Aurora Beacon-News
August 29, 2002
Managing growth: House speaker tells how he shepherded Oswego's boom
By John Zaremba
STAFF WRITER
OSWEGO &emdash; The old Oswego boy becomes a little confused when people talk about building a new post office. To him, the old brick building downtown is the new post office.
The old Oswego boy embraces memories of Sunday afternoons when all he could hear was the professional drag racers roaring down by Route 34, an old cow path he knew would fill out with homes and stores someday.
Fast forward about 25 years, put the old Oswego boy in the Illinois General Assembly, and he remembers when the state transportation chief came to Oswego and saw how badly the intersection of Route 34 and Boulder Hill Pass needed a stop light.
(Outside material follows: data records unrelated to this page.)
## src/rtl/imem_loader_pkg.sv

```systemverilog
// Shared types and constants for the instruction-memory boot loader.
package loader_pkg;
  typedef enum logic [2:0] {
    S_IDLE,
    S_LEN_HI,
    S_LEN_LO,
    S_WORD,
    S_CHECK,
    S_DONE,
    S_ERROR
  } state_t;

  localparam int HDR_LEN = 2;
  localparam int CKSUM_W = 8;
endpackage

```

## src/rtl/imem_loader_if.sv

```systemverilog
// Byte-stream input handshake plus instruction-memory write port.
interface imem_loader_if;
  logic [7:0]  rx_data;
  logic        rx_valid;
  logic        rx_ready;
  logic        im_we;
  logic [31:0] im_addr;
  logic [31:0] im_wdata;

  modport slave  (input rx_data, rx_valid, output rx_ready, im_we, im_addr, im_wdata);
  modport master (output rx_data, rx_valid, input rx_ready, im_we, im_addr, im_wdata);
endinterface

```

## src/rtl/imem_loader_byte_packer.sv

```systemverilog
// Big-endian byte-to-word packer: bytes enter at the LSB end, 4th byte completes a word.
module byte_packer (
  input  logic        i_clk,
  input  logic        i_rst_n,
  input  logic        i_clr,
  input  logic        i_en,
  input  logic [7:0]  i_byte,
  output logic        o_word_done,
  output logic [31:0] o_word
);
  logic [23:0] r_shift;
  logic [1:0]  r_cnt;

  always_ff @(posedge i_clk or negedge i_rst_n) begin
    if (!i_rst_n) begin
      r_shift <= '0;
      r_cnt   <= '0;
    end else if (i_clr) begin
      r_shift <= '0;
      r_cnt   <= '0;
    end else if (i_en) begin
      r_shift <= {r_shift[15:0], i_byte};
      r_cnt   <= r_cnt + 2'd1;
    end
  end

  // Completed word is presented combinationally so the top can register it on the same edge.
  assign o_word_done = i_en && (r_cnt == 2'd3);
  assign o_word      = {r_shift, i_byte};
endmodule

```

## src/rtl/imem_loader.sv

```systemverilog
// Framed byte-stream loader: writes big-endian words to instruction memory,
// verifies the XOR checksum and releases the CPU only on a clean load.
module imem_loader
  import loader_pkg::*;
#(
  parameter int ADDR_WIDTH = 10
) (
  input  logic          i_clk,
  input  logic          i_rst_n,
  input  logic          i_start,
  imem_loader_if.slave  bus,
  output logic          o_cpu_hold,
  output logic          o_done,
  output logic          o_error
);
  localparam int          LEN_W   = HDR_LEN * 8;
  localparam int unsigned MAX_N_I = 1 << ADDR_WIDTH;
  localparam logic [LEN_W:0] MAX_N = MAX_N_I[LEN_W:0];

  state_t                r_state, w_next;
  logic [LEN_W-1:0]      r_len;
  logic [ADDR_WIDTH:0]   r_wcount;
  logic [ADDR_WIDTH:0]   w_wcount_nxt;
  logic [LEN_W:0]        w_wc_ext;
  logic [CKSUM_W-1:0]    r_xor;
  logic                  r_we;
  logic [31:0]           r_addr, r_wdata;
  logic                  w_xfer, w_start_ok, w_word_done;
  logic [LEN_W-1:0]      w_len;
  logic [31:0]           w_word;

  assign bus.rx_ready = (r_state == S_LEN_HI) || (r_state == S_LEN_LO) ||
                        (r_state == S_WORD)   || (r_state == S_CHECK);
  assign w_xfer       = bus.rx_valid && bus.rx_ready;
  assign w_start_ok   = i_start && ((r_state == S_IDLE) || (r_state == S_DONE) ||
                                    (r_state == S_ERROR));
  assign w_len        = {r_len[LEN_W-1:8], bus.rx_data};
  assign w_wcount_nxt = r_wcount + 1'b1;
  assign w_wc_ext     = {{(LEN_W-ADDR_WIDTH){1'b0}}, w_wcount_nxt};

  byte_packer u_packer (
    .i_clk       (i_clk),
    .i_rst_n     (i_rst_n),
    .i_clr       (w_start_ok),
    .i_en        (w_xfer && (r_state == S_WORD)),
    .i_byte      (bus.rx_data),
    .o_word_done (w_word_done),
    .o_word      (w_word)
  );

  always_ff @(posedge i_clk or negedge i_rst_n) begin
    if (!i_rst_n) r_state <= S_IDLE;
    else          r_state <= w_next;
  end

  always_comb begin
    w_next = r_state;
    unique case (r_state)
      S_IDLE, S_DONE, S_ERROR: if (i_start) w_next = S_LEN_HI;
      S_LEN_HI: if (w_xfer) w_next = S_LEN_LO;
      S_LEN_LO: if (w_xfer) begin
        if (w_len == '0)                 w_next = S_CHECK;
        else if ({1'b0, w_len} > MAX_N)  w_next = S_ERROR;
        else                             w_next = S_WORD;
      end
      S_WORD:  if (w_word_done && (w_wc_ext == {1'b0, r_len})) w_next = S_CHECK;
      S_CHECK: if (w_xfer) w_next = (bus.rx_data == r_xor) ? S_DONE : S_ERROR;
      default: w_next = S_IDLE;
    endcase
  end

  always_ff @(posedge i_clk or negedge i_rst_n) begin
    if (!i_rst_n) begin
      r_len    <= '0;
      r_wcount <= '0;
      r_xor    <= '0;
      r_we     <= 1'b0;
      r_addr   <= '0;
      r_wdata  <= '0;
    end else begin
      r_we <= w_word_done;
      if (w_word_done) begin
        r_addr   <= {{(29-ADDR_WIDTH){1'b0}}, r_wcount, 2'b00};
        r_wdata  <= w_word;
        r_wcount <= w_wcount_nxt;
      end
      if (w_start_ok) begin
        r_len    <= '0;
        r_wcount <= '0;
        r_xor    <= '0;
      end else if (w_xfer && (r_state != S_CHECK)) begin
        r_xor <= r_xor ^ bus.rx_data;
      end
      if (w_xfer && (r_state == S_LEN_HI)) r_len[LEN_W-1:8] <= bus.rx_data;
      if (w_xfer && (r_state == S_LEN_LO)) r_len[7:0]       <= bus.rx_data;
    end
  end

  assign bus.im_we    = r_we;
  assign bus.im_addr  = r_addr;
  assign bus.im_wdata = r_wdata;
  assign o_done       = (r_state == S_DONE);
  assign o_error      = (r_state == S_ERROR);
  assign o_cpu_hold   = (r_state != S_DONE);
endmodule

```

## src/flat_wrapper.sv

```systemverilog
// flat-port wrapper written by rule: the top's interface ports become plain ports
module imem_loader_flat import loader_pkg::*;
#(
  parameter int ADDR_WIDTH = 10
)
  (i_clk, i_rst_n, i_start, o_cpu_hold, o_done, o_error, bus_rx_data, bus_rx_valid, bus_rx_ready, bus_im_we, bus_im_addr, bus_im_wdata);
  imem_loader_if bus_i ();
  input  logic i_clk;
  input  logic i_rst_n;
  input  logic i_start;
  output logic o_cpu_hold;
  output logic o_done;
  output logic o_error;
  input wire logic [$bits(bus_i.rx_data)-1:0] bus_rx_data;
  input wire logic [$bits(bus_i.rx_valid)-1:0] bus_rx_valid;
  output wire logic [$bits(bus_i.rx_ready)-1:0] bus_rx_ready;
  output wire logic [$bits(bus_i.im_we)-1:0] bus_im_we;
  output wire logic [$bits(bus_i.im_addr)-1:0] bus_im_addr;
  output wire logic [$bits(bus_i.im_wdata)-1:0] bus_im_wdata;
  assign bus_i.rx_data = bus_rx_data;
  assign bus_i.rx_valid = bus_rx_valid;
  assign bus_rx_ready = bus_i.rx_ready;
  assign bus_im_we = bus_i.im_we;
  assign bus_im_addr = bus_i.im_addr;
  assign bus_im_wdata = bus_i.im_wdata;
  imem_loader #(.ADDR_WIDTH(ADDR_WIDTH)) u_core (.i_clk(i_clk), .i_rst_n(i_rst_n), .i_start(i_start), .bus(bus_i), .o_cpu_hold(o_cpu_hold), .o_done(o_done), .o_error(o_error));
endmodule
```

## config.mk

```make
export PLATFORM = sky130hd
export DESIGN_NAME = imem_loader_flat
export DESIGN_NICKNAME = d
export VERILOG_FILES = /design/src/rtl/imem_loader_pkg.sv /design/src/rtl/imem_loader_if.sv /design/src/rtl/imem_loader_byte_packer.sv /design/src/rtl/imem_loader.sv /design/src/flat_wrapper.sv
export SDC_FILE = /design/constraint.sdc
export NUM_CORES = 1
export LEC_CHECK = 0
export ABC_CLOCK_PERIOD_IN_PS = 2200
export CORE_UTILIZATION = 28
export CTS_CLUSTER_SIZE = 25
export DETAILED_ROUTE_END_ITERATION = 10
export PLACE_DENSITY_LB_ADDON = 0.2
export SYNTH_ARGS = -nofsm -noshare
export SYNTH_HDL_FRONTEND = slang
export SYNTH_SLANG_ARGS = --single-unit
```

## constraint.sdc

```tcl
create_clock -name i_clk -period 2.2 [get_ports i_clk]
set_input_delay 0.44 -clock i_clk [delete_from_list [all_inputs] [get_ports i_clk]]
set_output_delay 0.44 -clock i_clk [all_outputs]
set_load 0.01 [all_outputs]
```

==> results of run 1 <==
[kinds of logic (layout without fill, tap and decap cells)]
family                     Yosys count  count (layout)
AOI/OAI and AO/OA                   69              69
xor gates and xnor gates            41              41
adders and majority gates            2               2
buffers and inverters               61             117
DFF                                108             108
muxes                               44              44
other                                1              21
and+or+nand+nor                    174             174
[synth_stat cells, types with 3 or more instances]
| master | n |
|---|---|
| dfrtp_1 | 108 |
| nand2_1 | 102 |
| mux2_2 | 43 |
| a21oi_1 | 32 |
| nor2_1 | 32 |
| buf_4 | 27 |
| xnor2_1 | 23 |
| o21ai_0 | 19 |
| clkbuf_1 | 18 |
| xor2_1 | 18 |
| buf_2 | 11 |
| nand3_1 | 8 |
| inv_1 | 5 |
| nand4_1 | 5 |
| nor2b_1 | 4 |
| nor3_1 | 4 |
| nor4_1 | 4 |
| and3_1 | 3 |
[critical path: cells and delay by family (launching register included)]
family	cells	cell delay (ns)
flops	1	0.49
simple gates	1	0.16
buf+inv	2	0.64
[what timing repair did]
| action | CTS | global route |
|---|---|---|
| setup endpoints to repair | 3 | 2 |
| hold endpoints to repair | 11 | 0 |
| resized for setup | 6 | 3 |
| buffers inserted | 0 | 3 |
| hold buffers | 1 | 0 |
[power by group]
part	internal [mW]	total, mW	leakage (nW)	switching, mW
clock network	0.788	1.55	0.133	0.767
registers	2.67	3.18	1.42	0.504
logic	1.47	2.82	1.28	1.36
[worst max path at each step]
stage                             startpoint           endpoint  slack [ns]
final                      u_core.r_state[0]            o_error        0.11
after global routing      u_core.r_wcount[1]  u_core.r_state[0]        0.02
after CTS                  u_core.r_state[0]       bus_rx_ready       0.002
after detailed placement      bus_rx_data[5]  u_core.r_state[2]       -0.12
after global placement        bus_rx_data[5]  u_core.r_state[2]       -0.08
after floorplan           u_core.r_wcount[0]  u_core.r_state[0]        0.23
[state kept, by name (all words and copies together) (netlist names)]
signal and count:
u_core.bus.im_addr 11, u_core.bus.im_wdata 32, u_core.bus.im_we 1, u_core.r_len 16
u_core.r_state 3, u_core.r_wcount 11, u_core.r_xor 8, u_core.u_packer.r_cnt 2
u_core.u_packer.r_shift 24
[stage by stage]
| stage | hold WS [ns] | instances |
|---|---|---|
| floorplan | 0.144 | 520 |
| global placement | 0.301 | 785 |
| detailed placement | 0.304 | 785 |
| CTS | 0.455 | 802 |
| global route | 0.481 | 805 |
| finish | 0.464 | 805 |
[cells in the final DEF (no fill, tap or decap), drive strengths merged, types with 3 or more instances in the layout]
master         instances
xnor2                 23
nand2                103
and3                   3
nor4                   5
nand4                  6
mux2                  43
o21ai                 21
nand3                  9
clkbuf                11
xor2                  18
nor2                  33
conb                  21
buf                   37
inv                    8
nor2b                  4
dfrtp                108
nor3                   4
clkdlybuf4s50         56
a21oi                 32
[layer usage]
layer | part of all wire | GRT usage | vias up
li1 | - | - | 1762
met1 | 0.47 | 0.181 | 1815
met2 | 0.47 | 0.213 | 92
met3 | 0.044 | 0.0219 | 13
met4 | 0.020 | 0.0665 | 0
met5 | 0 | 0 | -
[cell type report]
type / count / area, um2 / share of cell area
Clock buffer: 11 / 233 / 0.0367
Clock inverter: 5 / 45.0 / 0.00710
Inverter: 5 / 18.8 / 0.00296
Multi-Input combinational cell: 351 / 2150 / 0.339
Sequential cell: 108 / 2710 / 0.426
Tap cell: 229 / 287 / 0.0451
Timing Repair Buffer: 96 / 907 / 0.143
==> out/qor.csv, run 1 <==
stage,metric,value,unit
grt,grt_max_degree,55,
synth,yosysTopAreaCell,dfrtp_1,
worst_setup_path,timing.rr.start,u_core.r_wcount[1],
worst_setup_path,rr_endpoint,u_core.r_state[0],
flow_run,maxCapViolCount,0,
timing,fin_ws,0.111,ns
pwr,ir_worst_vdd,0.708,mV
timing,fmax,479,MHz
final_layout,insertedDiodeCount,0,
pwr,power,7.55,mW
placed_design,place_area,6020,um2
synth,synth_cell_type_count,47,
timing,setup_violations,0,
clocking,cts_tree,yes,
synth,synthMuxAreaShare,0.0967,
worst_setup_path,path_class,flip-flop to output pin,
timing,hold_violations,0,
worst_setup_path,critPathLaunchType,flip-flop,
detailed_routing,vias_per_cell,4.57,
clocking,htreeDepth,3,
synth,netlist_area,5110,um2
final_layout,area_growth,24.2,%
synth,avgSynthCellArea,10.2,um2
timing,max_slew_margin,0.597,
grt,overflow,0,
synth,async_flop_share,1.00,
placed_design,hpwl,8200,um
worst_setup_path,ff2ff_setup_slack,0.20,ns
placed_design,portBuffers,59,
floorplanning,rows,49,
worst_setup_path,r2r_cells,7,
clocking,clk_latency,0.36,ns
detailed_routing,dr.pass1.iters,4,
synth,synth_edf_count,0,
final_layout,layout.nets,585,
floorplanning,start_util,0.285,
worst_setup_path,cp_max_fo,10,
placed_design,pre_cts_slack,-0.116,ns
timing,fin_crit_sh,0.950,
floorplanning,core_area,17900,um2
floorplanning,die_y,137,um
detailed_routing,drt-total-wl,11900,um
clocking,cts_root_buf,clkbuf_16,
clocking,clk_path_buf_depth,2,
detailed_routing,via_count,3682,
detailed_routing,drc,0,
worst_setup_path,cp.arrival,1.65,ns
synth,synth_sequential_area_ratio,0.529,
final_layout,fillCellCount,1807,
grt,antenna_found_initial,0,
pwr,power_density,1190,nW/um2
clocking,cts_sinks,108,
worst_setup_path,endpoint_kind,output pin,
floorplanning,die_w,137,um
floorplanning,io_pins,81,
synth,synth_xor_area_frac,0.0703,
final_layout,post-route-util,0.354,
synth,yosys_warnings,0,
clocking,numCtsBuffers,9,
final_layout,postLayoutCellArea,6350,um2
synth,dominantRegCellSynth,dfrtp_1,
detailed_routing,wl_per_cell,14.7,um
timing,rsz0062_at_grt,no,
detailed_routing,drtIter0Drc,214,
synth,synth-adder-area-share,0.00490,
worst_setup_path,cpPeakStageDelay,0.53,ns
clocking,clkTransAtPathRegs,0.07,ns
synth,synthTopCellsByArea,"dfrtp_1 (53%), mux2_2 (9.5%), nand2_1 (7.5%)",
worst_setup_path,required,1.76,ns
grt,grt_pass1_wl,19300,um
synth,synth_simple_gate_area_frac,0.153,
timing,finalSetupTns,0,ns
timing,slew_viol_final,0,
timing,fin_crit,2.09,ns
placed_design,place.gp.congestion,0.854,
synth,ys_ff_latch,108,
outcome,status,finished clean,
timing,skew,0.00698,ns
timing,worst_slew_pin_slew,0.601,ns
synth,synth_compound_area_frac,0.0786,
grt,first_global_vias,3670,
worst_setup_path,crit_slowest_cell,clkdlybuf4s50_1,
floorplanning,dieArea,18800,um2
pwr,leakagePower,2.83,nW
min_path,hp-class,input pin to asynchronous set/reset pin,
final_layout,drive_gt1_frac,0.189,
detailed_routing,ant_nets,0,
grt,grt_use_total,0.136,
synth,synth_top_area_share,0.529,
worst_setup_path,crit_path_cell_trace,"inv_2, and3_1, clkdlybuf4s50_1",
synth,synth_cells,500,
synth,synth_top_family_by_area,simple AND/OR/NAND/NOR gates,
(Power assumes the default switching activity.)
==> inputs of run 2 (changes only) <==
- PLACE_DENSITY: unset -> 0.51
- PLACE_DENSITY_LB_ADDON: 0.2 -> unset
==> run 2 against run 1 <==
Compared with the run above: count of clock-buffer cells in the layout down 1; cell area is essentially flat; critical path depth did not move; critical endpoint unchanged; largest cell class unchanged; largest power group unchanged.
==> out/qor.csv, run 2 (synthesis results as in run 1) <==
stage,metric,value,unit,change
clocking,clkTransAtPathRegs,0.07,ns,about the same
worst_setup_path,critical_path.top_delay_family,buffers and inverters,,
pwr,p_int,4.91,mW,-0.35%
worst_setup_path,crit_slowest_cell,clkdlybuf4s50_1,,
placed_design,portBuffers,59,,unchanged
timing,skew,0.00560,ns,-0.00138 ns
worst_setup_path,cpPeakStageDelay,0.55,ns,+0.02 ns
clocking,htreeDepth,3,,unchanged
timing,rsz0062_at_grt,no,,
clocking,cts_root_buf,clkbuf_16,,
timing,finalSetupTns,0,ns,unchanged
pwr,ir_worst_vdd,0.513,mV,-28%
floorplanning,die_y,137,um,unchanged
worst_setup_path,crit_path_cell_trace,"inv_1, and3_1, clkdlybuf4s50_1",,
timing,setup_violations,0,,unchanged
grt,antenna_found_initial,0,,unchanged
final_layout,largest_register_ff_count,32,,unchanged
detailed_routing,vias_per_cell,4.64,,+1.5%
detailed_routing,dr.pass1.iters,6,,+2
pwr,leakagePower,2.83,nW,about the same
final_layout,fillCellCount,1794,,-0.72%
detailed_routing,drc,0,,unchanged
final_layout,insertedDiodeCount,0,,unchanged
grt,grt_max_degree,55,,unchanged
worst_setup_path,cp_max_fo,6,,-4
worst_setup_path,critPathLaunchType,flip-flop,,
grt,first_global_vias,3691,,+0.57%
detailed_routing,drtIter0Drc,208,,-2.8%
clocking,clk_latency,0.36,ns,about the same
floorplanning,io_pins,81,,unchanged
pwr,pwr-share-seq,0.416,,-0.004
floorplanning,core_area,17900,um2,unchanged
pwr,power_density,1190,nW/um2,-0.11%
outcome,status,finished clean,,
final_layout,multi_input_area,2140,um2,-0.35%
worst_setup_path,timing.rr.start,u_core.r_wcount[0],,
final_layout,layout.nets,584,,-0.17%
detailed_routing,drt-total-wl,12100,um,+1.6%
grt,grt_pass1_wl,19500,um,+0.96%
grt,overflow,0,,unchanged
pwr,comb_power_share,0.374,,about the same
worst_setup_path,path_class,flip-flop to output pin,,
worst_setup_path,cp.arrival,1.66,ns,about the same
final_layout,drive_gt1_frac,0.184,,-0.00489
floorplanning,dieArea,18800,um2,unchanged
clocking,numCtsBuffers,9,,unchanged
timing,hold_violations,0,,unchanged
worst_setup_path,r2r_cells,7,,unchanged
timing,max_slew_margin,0.594,,-0.00251
worst_setup_path,ff2ff_setup_slack,0.16,ns,-0.04 ns
timing,slew_viol_final,0,,unchanged
floorplanning,start_util,0.285,,unchanged
pwr,switching_power,2.64,mW,+0.28%
floorplanning,die_w,137,um,unchanged
final_layout,regArea,2700,um2,about the same
worst_setup_path,worst-path-buf-inv,2,,unchanged
placed_design,place.gp.congestion,0.860,,+0.64%
final_layout,final_common_cell,dfrtp_1,,
floorplanning,rows,49,,unchanged
placed_design,hpwl,8220,um,+0.26%
clocking,cts_tree,yes,,
detailed_routing,ant_nets,0,,unchanged
pwr,power,7.54,mW,-0.13%
grt,grt_use_total,0.136,,+0.000406
worst_setup_path,required,1.76,ns,about the same
pwr,clkPwrFrac,0.210,,+0.004
clocking,clk_path_buf_depth,2,,unchanged
clocking,hold_buffers,0,,-1
detailed_routing,wl_per_cell,15.0,um,+1.7%
worst_setup_path,rr_endpoint,u_core.r_state[0],,
pwr,p_sw_frac,0.349,,+0.00143
final_layout,area_growth,24.2,%,about the same
timing,fin_crit_sh,0.953,,+0.00335
min_path,hp-class,input pin to asynchronous set/reset pin,,
timing,fmax,477,MHz,-0.35%
clocking,cts_sinks,108,,unchanged
worst_setup_path,endpoint_kind,output pin,,
timing,worst_slew_pin_slew,0.606,ns,+0.00556 ns
timing,fin_crit,2.10,ns,+0.00737 ns
detailed_routing,via_count,3733,,+1.4%
final_layout,most-common-layout-cells,"dfrtp_1 (107), nand2_1 (102), clkdlybuf4s50_1 (56)",,
flow_run,maxCapViolCount,0,,unchanged
-- run 2: area by class of cell --
cell class	count	area share
repair buffers	95	0.143
well taps	229	0.0452
inverters	5	0.00296
clock inverters	6	0.00927
flip-flops and latches	108	0.426
multi-input cells	351	0.338
clock buffers	10	0.0361
-- run 2: per-layer routing --
metal / global-route usage / wire [um]
met3: 0.0289 / 519
met2: 0.219 / 5680
met1: 0.180 / 5640
met4: 0.0507 / 212
met5: 0 / 0
-- run 2: power groups by stage --
stage / Combinational (mW) / Clock [mW] / Sequential (mW)
after floorplan: 1.58 / 0 / 3.19
after global placement: 2.71 / 0 / 3.17
after detailed placement: 2.77 / 0 / 3.20
after CTS: 2.78 / 1.65 / 3.17
after global routing: 3.13 / 1.71 / 3.23
final: 2.82 / 1.58 / 3.14
-- run 2: per-stage QoR --
step	utilization	cells	hold slack (ns)	setup WS [ns]	instance area (um2)
floorplan	-	520	0.144	0.225	5180
global placement	0.337	784	0.431	-0.0805	6030
detailed placement	0.337	784	0.437	-0.0909	6030
CTS	0.353	800	0.0440	0.0269	6310
global route	0.354	804	0.0600	0.0262	6340
finish	0.354	804	0.0382	0.104	6340
-- run 2: worst reg2reg max path, cell delays in order (launching register included) --
cell and delay [ns]:
dfrtp_1 0.38, ha_1 0.23, nand3_4 0.13, or2_2 0.35, xnor2_1 0.16, nand4_1 0.11, nor4_2 0.43, o21ai_0 0.13
-- run 2: repair_timing --
item | 4_1_cts | 5_1_grt
buffers inserted | 0 | 4
resized for setup | 4 | 0
setup endpoints to repair | 3 | 2
pin swaps | 0 | 1
endpoints found under the hold margin | 0 | 0
-- run 2: worst max-delay path by stage --
| stage | to | cells after the start | from |
|---|---|---|---|
| floorplan | u_core.r_state[0] | 7 | u_core.r_wcount[0] |
| global placement | u_core.r_state[2] | 8 | bus_rx_data[5] |
| detailed placement | u_core.r_state[0] | 7 | bus_rx_valid |
| CTS | o_error | 3 | u_core.r_state[0] |
| global route | u_core.r_state[0] | 7 | bus_rx_valid |
| finish | o_error | 3 | u_core.r_state[0] |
Most recently, he remembers Aug. 31, 2001 &emdash; the day he and dozens of local officials marked the opening of Oswego's Orchard Road bridge, a project that took 35 years to go from a thought to a plan to a reality. It also took $8.5 million, much of which the old Oswego boy plucked from Congress.
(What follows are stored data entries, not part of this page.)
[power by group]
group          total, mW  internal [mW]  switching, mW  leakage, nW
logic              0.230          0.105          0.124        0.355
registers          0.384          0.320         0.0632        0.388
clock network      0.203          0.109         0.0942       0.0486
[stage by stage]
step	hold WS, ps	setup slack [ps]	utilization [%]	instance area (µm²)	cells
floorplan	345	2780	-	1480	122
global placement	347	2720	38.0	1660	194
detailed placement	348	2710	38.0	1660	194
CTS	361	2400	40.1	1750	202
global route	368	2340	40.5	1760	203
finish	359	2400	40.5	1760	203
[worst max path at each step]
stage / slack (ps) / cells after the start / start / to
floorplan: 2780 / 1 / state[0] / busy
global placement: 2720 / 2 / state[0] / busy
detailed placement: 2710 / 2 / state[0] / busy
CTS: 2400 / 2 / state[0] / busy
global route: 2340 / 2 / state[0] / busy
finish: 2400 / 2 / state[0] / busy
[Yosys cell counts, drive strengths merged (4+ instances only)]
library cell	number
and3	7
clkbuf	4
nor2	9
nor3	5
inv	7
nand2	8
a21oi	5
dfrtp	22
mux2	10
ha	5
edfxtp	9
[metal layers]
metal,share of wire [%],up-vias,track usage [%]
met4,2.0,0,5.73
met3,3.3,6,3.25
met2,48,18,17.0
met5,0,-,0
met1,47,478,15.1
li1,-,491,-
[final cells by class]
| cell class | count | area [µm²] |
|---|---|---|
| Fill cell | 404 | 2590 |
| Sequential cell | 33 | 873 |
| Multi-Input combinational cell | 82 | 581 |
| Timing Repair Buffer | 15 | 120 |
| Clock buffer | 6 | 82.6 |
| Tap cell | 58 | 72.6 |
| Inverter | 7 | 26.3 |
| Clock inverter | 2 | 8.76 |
==> config.mk <==
export PLATFORM = sky130hd
export DESIGN_NAME = alu_share_arbiter_flat
export DESIGN_NICKNAME = d
export VERILOG_FILES = /design/src/rtl/alu_share_arbiter_if.sv /design/src/rtl/alu_share_arbiter.sv /design/src/flat_wrapper.sv
export SDC_FILE = /design/constraint.sdc
export NUM_CORES = 1
export LEC_CHECK = 0
export ABC_AREA = 1
export BUFFER_PORTS_ARGS = -buffer_cell sky130_fd_sc_hd__buf_2
export CAP_MARGIN = 40
export CORE_ASPECT_RATIO = 1.25
export CORE_MARGIN = 3
export CORE_UTILIZATION = 35
export DETAILED_ROUTE_END_ITERATION = 12
export PLACE_DENSITY = 0.72
export REMOVE_ABC_BUFFERS = 1
export SKIP_LAST_GASP = 1
export SYNTH_ARGS = -nofsm -noshare
export SYNTH_HDL_FRONTEND = slang
export SYNTH_SLANG_ARGS = --single-unit
==> constraint.sdc <==
create_clock -name clk -period 2.85 [get_ports clk]
set_input_delay 0.1425 -clock clk [delete_from_list [all_inputs] [get_ports clk]]
set_output_delay 0.1425 -clock clk [all_outputs]
set_load 0.03 [all_outputs]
Dennis Hastert remembers the old country town he grew up in and later went on to represent in the state legislature and, now, the U.S. House of Representatives. He recalls the publicly funded projects that have come with the town's growth, and he told a crowd of business leaders and officials Tuesday night that teamwork on all levels of government &emdash; from Village Hall to Capitol Hill &emdash; is the key to allowing those improvements to continue.
Speaking to more than 100 local officials and business owners at the Oswego Economic Development Corp.'s annual meeting, Hastert, the speaker of the U.S House, spun tales of Oswego the former little country town, Oswego the current boom town, and Oswego the future bustling suburb.
"I see a vision for Oswego and Kendall County," he said.
It's the same vision he saw for such towns as Naperville, where not long ago he could put up a campaign sign in a farmer's field, only to return a few weeks or months later to see "three hundred houses and a church," he said.
His vision, as he told it, has three lynch pins: Oswego needs a rail system, the county needs more open space, and it needs highways and bridges.
All those developments are, in some sense, in progress.
Kendall County is in the second phase of a Metra feasibility study, and Oswego plans to have a Metra Park-n-Ride commuter station sometime next year. The Kendall County Forest Preserve will ask voters for a tax increase in November to preserve natural areas, and the Prairie Parkway, a project that Hastert admits he has taken "flaming arrows from the press" for advocating, was sited just a few weeks ago.
Hastert urged local government officials, most of whom were listening to him speak, to band together to make those things happen.
"Get things done because you have a community, you have a vision," he said. "We need to get things done."